<file path="src/rtl/ula_pkg.sv">
// Shared opcodes and FSM encoding for the serial logic unit.
package ula_pkg;

  localparam logic [1:0] OP_AND  = 2'b00;
  localparam logic [1:0] OP_OR   = 2'b01;
  localparam logic [1:0] OP_XOR  = 2'b10;
  localparam logic [1:0] OP_NAND = 2'b11;

  typedef enum logic [1:0] {
    IDLE = 2'b00,
    CALC = 2'b01,
    DONE = 2'b10
  } state_e;

endpackage

</file>
<file path="src/rtl/ula_logica_fatia.sv">
// Combinational bitwise slice: y = op(a, b) over Width bits.
module ula_logica_fatia
  import ula_pkg::*;
#(
  parameter int unsigned Width = 1
) (
  input  logic [Width-1:0] a_i,
  input  logic [Width-1:0] b_i,
  input  logic [1:0]       op_i,
  output logic [Width-1:0] y_o
);

  // Decode the opcode into one of the four gate functions.
  always_comb begin
    y_o = '0;
    unique case (op_i)
      OP_AND:  y_o = a_i & b_i;
      OP_OR:   y_o = a_i | b_i;
      OP_XOR:  y_o = a_i ^ b_i;
      OP_NAND: y_o = ~(a_i & b_i);
      default: y_o = '0;
    endcase
  end

endmodule

</file>
<file path="src/rtl/ula_logica_serial.sv">
// Multi-cycle bitwise logic unit: evaluates OP(A,B) BITS_PER_CYCLE bits per
// clock, LSB chunk first, with valid/ready handshakes on both sides.
module ula_logica_serial
  import ula_pkg::*;
#(
  parameter int unsigned WIDTH          = 16,
  parameter int unsigned BITS_PER_CYCLE = 1
) (
  input  logic             CLK,
  input  logic             RST_N,
  input  logic             IN_VALID,
  output logic             IN_READY,
  input  logic [WIDTH-1:0] A,
  input  logic [WIDTH-1:0] B,
  input  logic [1:0]       OP,
  output logic             OUT_VALID,
  input  logic             OUT_READY,
  output logic [WIDTH-1:0] RESULTADO,
  output logic             ZERO
);

  localparam int unsigned STEPS = WIDTH / BITS_PER_CYCLE;
  localparam int unsigned CNT_W = (STEPS > 1) ? $clog2(STEPS) : 1;

  if (WIDTH % BITS_PER_CYCLE != 0) begin : g_bad_param
    $error("BITS_PER_CYCLE must divide WIDTH");
  end

  state_e                    state_q, state_d;
  logic [WIDTH-1:0]          a_q, a_d, b_q, b_d;
  logic [1:0]                op_q, op_d;
  logic [CNT_W-1:0]          cnt_q, cnt_d;
  logic [WIDTH-1:0]          acc_q, acc_d, acc_next;
  logic [WIDTH-1:0]          res_q, res_d;
  logic                      zero_q, zero_d;
  logic [BITS_PER_CYCLE-1:0] chunk;
  logic                      last_step;

  ula_logica_fatia #(
    .Width(BITS_PER_CYCLE)
  ) u_fatia (
    .a_i (a_q[BITS_PER_CYCLE-1:0]),
    .b_i (b_q[BITS_PER_CYCLE-1:0]),
    .op_i(op_q),
    .y_o (chunk)
  );

  // Working accumulator fills from the top so the LSB chunk ends at bit 0.
  if (BITS_PER_CYCLE == WIDTH) begin : g_single
    assign acc_next = chunk;
  end else begin : g_multi
    assign acc_next = {chunk, acc_q[WIDTH-1:BITS_PER_CYCLE]};
  end

  assign last_step = (cnt_q == CNT_W'(STEPS - 1));

  // State register and datapath flops, synchronous active-low reset.
  always_ff @(posedge CLK) begin
    if (!RST_N) begin
      state_q <= IDLE;
      a_q     <= '0;
      b_q     <= '0;
      op_q    <= '0;
      cnt_q   <= '0;
      acc_q   <= '0;
      res_q   <= '0;
      zero_q  <= 1'b0;
    end else begin
      state_q <= state_d;
      a_q     <= a_d;
      b_q     <= b_d;
      op_q    <= op_d;
      cnt_q   <= cnt_d;
      acc_q   <= acc_d;
      res_q   <= res_d;
      zero_q  <= zero_d;
    end
  end

  // Next-state logic for the IDLE -> CALC -> DONE sequence.
  always_comb begin
    state_d = state_q;
    unique case (state_q)
      IDLE:    if (IN_VALID) state_d = CALC;
      CALC:    if (last_step) state_d = DONE;
      DONE:    if (OUT_READY) state_d = IDLE;
      default: state_d = IDLE;
    endcase
  end

  // Datapath next values; the visible result only updates on the final step
  // so RESULTADO/ZERO stay put while a new operation is in flight.
  always_comb begin
    a_d    = a_q;
    b_d    = b_q;
    op_d   = op_q;
    cnt_d  = cnt_q;
    acc_d  = acc_q;
    res_d  = res_q;
    zero_d = zero_q;
    unique case (state_q)
      IDLE: begin
        if (IN_VALID) begin
          a_d   = A;
          b_d   = B;
          op_d  = OP;
          cnt_d = '0;
          acc_d = '0;
        end
      end
      CALC: begin
        acc_d = acc_next;
        a_d   = a_q >> BITS_PER_CYCLE;
        b_d   = b_q >> BITS_PER_CYCLE;
        cnt_d = cnt_q + CNT_W'(1);
        if (last_step) begin
          res_d  = acc_next;
          zero_d = (acc_next == '0);
        end
      end
      default: ;
    endcase
  end

  // Handshake and result outputs, decoded from the state register.
  always_comb begin
    IN_READY  = (state_q == IDLE);
    OUT_VALID = (state_q == DONE);
    RESULTADO = res_q;
    ZERO      = zero_q;
  end

endmodule

</file>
★ ★ ★ ★ ★ ★ ★
### TASK ITEM
The expected answer is every line above in which the word "DONE" appears.

### EXERCISE OUTPUT
    DONE = 2'b10
  // Next-state logic for the IDLE -> CALC -> DONE sequence.
      CALC:    if (last_step) state_d = DONE;
      DONE:    if (OUT_READY) state_d = IDLE;
    OUT_VALID = (state_q == DONE);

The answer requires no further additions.